È per distacco la notizia della settimana: Conte ha ottenuto 209 miliardi per la ripartenza dell’Italia grazie al Recovery Fund. Finalmente, Dopo quattro giorni e quattro notti di intensi negoziati a Bruxelles, è nato il fondo comune europeo a sostegno dei Paesi membri. È la prima volta nella storia dell’Unione europea, che molti hanno definito una mossa di natura federale, al pari degli Stati Uniti. 750 miliardi di euro, di cui 390 di sussidi e gli altri 360 di prestiti e in generale il bilancio per i prossimi sette anni avrà un valore di 1.074 miliardi di euro. Il nuovo debito in comune dovrebbe indurre i Ventisette a creare nuove tasse europee in vista del suo rimborso. Come di consueto, il presidente Michel ha tenuto una conferenza stampa insieme alla presidente della Commissione europea Ursula von der Leyen. Mentre l’ex premier belga ha messo l’accento sul carattere storico dell’intesa della notte, la signora von der Leyen ha voluto ricordare il percorso da ora in poi. L’accordo dovrà essere ratificato a livello nazionale per via della nuova clausola di indebitamento della Commissione e approvato dal Parlamento europeo.
Le trattative
La maratona negoziale è stata incredibilmente lunga perché i nodi arrivati sul tavolo dei leader erano numerosi. Poco alla volta sono riusciti a trovare una intesa nella quale tutti hanno dovuto accettare un compromesso. Ciò detto, una prima analisi mostra il ruolo influente, se non determinante, dei piccoli paesi che in circostanze come queste, nel quale l’accordo deve essere preso all’unanimità dei Ventisette, possono tenere sotto scacco il resto della compagine. Non per altro Francia e Germania hanno negoziato insieme. Sulla proporzione tra prestiti e sussidi distribuiti dal Fondo per la Ripresa, i due Paesi centrali hanno dovuto accettare di ridurre le loro aspettative: i sussidi non ammonteranno a 500 miliardi, ma a 390 miliardi, mentre i prestiti invece aumentano da 250 a 360. La nuova proporzione è soprattutto il risultato di cinque paesi – Austria, Olanda, Danimarca, Svezia e Finlandia – che volevano limitare il denaro a fondo perduto. Per ottenere il loro accordo vi è stato anche un forte aumento (in alcuni casi un raddoppio) dello sconto di cui godono in primi quattro paesi appena elencati.

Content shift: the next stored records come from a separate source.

From an optimization exercise on the open Yosys and OpenROAD flow, aimed at small area; shortcuts taken in it are not production practice. The RTL was checked by simulation tests, not by an equivalence proof against the original design. Power figures rest on the tool's default switching activity, not on a simulated workload.

### design.v
package mc_dp_pkg;
  localparam logic [3:0] ALU_ADD  = 4'd0;
  localparam logic [3:0] ALU_SUB  = 4'd1;
  localparam logic [3:0] ALU_AND  = 4'd2;
  localparam logic [3:0] ALU_OR   = 4'd3;
  localparam logic [3:0] ALU_XOR  = 4'd4;
  localparam logic [3:0] ALU_NOR  = 4'd5;
  localparam logic [3:0] ALU_SLT  = 4'd6;
  localparam logic [3:0] ALU_SLTU = 4'd7;
  localparam logic [3:0] ALU_SLL  = 4'd8;
  localparam logic [3:0] ALU_SRL  = 4'd9;
  localparam logic [3:0] ALU_SRA  = 4'd10;
  localparam logic [1:0] NPC_PC4 = 2'b00;
  localparam logic [1:0] NPC_BR  = 2'b01;
  localparam logic [1:0] NPC_J   = 2'b10;
  localparam logic [1:0] NPC_JR  = 2'b11;
  localparam logic [1:0] EXT_ZERO = 2'b00;
  localparam logic [1:0] EXT_SIGN = 2'b01;
  localparam logic [1:0] EXT_LUI  = 2'b10;
  localparam logic [1:0] D_ALU = 2'b00;
  localparam logic [1:0] D_MDR = 2'b01;
  localparam logic [1:0] D_PC  = 2'b10;
  localparam logic [1:0] R_RT   = 2'b00;
  localparam logic [1:0] R_RD   = 2'b01;
  localparam logic [1:0] R_LINK = 2'b10;
  typedef enum logic [1:0] {
    MS_IDLE = 2'd0,
    MS_REQ  = 2'd1,
    MS_DONE = 2'd2
  } mem_state_t;
  localparam int OP_HI    = 31;
  localparam int OP_LO    = 26;
  localparam int RS_LO    = 21;
  localparam int RT_LO    = 16;
  localparam int RD_LO    = 11;
  localparam int SH_HI    = 10;
  localparam int SH_LO    = 6;
  localparam int FUNCT_HI = 5;
  localparam int FUNCT_LO = 0;
  localparam int IMM_HI   = 15;
  localparam int IMM_LO   = 0;
  localparam int JT_HI    = 25;
  typedef struct packed {
    logic [5:0] op;
    logic [4:0] rs;
    logic [4:0] rt;
    logic [15:0] imm;
  } itype_t;
endpackage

Sull’iter di approvazione dell’esborso del denaro del Fondo, l’Olanda ha dato battaglia perché ci fosse un voto unanime dei paesi membri. L’Aja ha dovuto accettare un compromesso che nell’iter coinvolge il Consiglio europeo, ma solo quando vi sono “deviazioni serie” rispetto agli impegni presi. Il Recovery Fund distribuirà risorse tra il 2021 e il 2023, e rimarrà in vita fino al 2026. Il rimborso del denaro preso a prestito deve iniziare dal 2027. Da qui ad allora, i Ventisette dovranno mettersi d’accordo per garantire al bilancio comunitario nuove risorse proprie. «Per la prima volta nella storia europea, il bilancio è collegato agli obiettivi climatici, per la prima volta il rispetto dello stato di diritto diventa una condizione per la concessione di fondi», ha spiegato il presidente Michel.
La fetta per l’Italia
Quanto al nostro Paese, sul fronte finanziario il governo Conte è riuscito a strappare circa 80 miliardi di sussidi e 120 miliardi di prestiti. Rispetto alla proposta della Commissione europea, l’ammontare dei sussidi rimane pressoché invariato perché è stata introdotta una modifica alla chiave di ripartizione che in qualche modo avvantaggia l’Italia, nonostante un calo delle sovvenzioni totali (da 500 a 390 miliardi). Il paese tuttavia dovrà accettare forme più intrusive nella gestione del denaro. A proposito proprio sull’idea di condizionare l’uso delle risorse europee al rispetto dello stato di diritto: il principio è stato fortemente annacquato su richiesta dell’Ungheria, sostenuta da Polonia e Slovenia. Il tema è particolarmente sentito dai paesi scandinavi, meno dalla Germania che ha dato l’impressione di non voler mettere in pericolo l’intesa sul bilancio comunitario insistendo su un tema particolarmente ostico e controverso.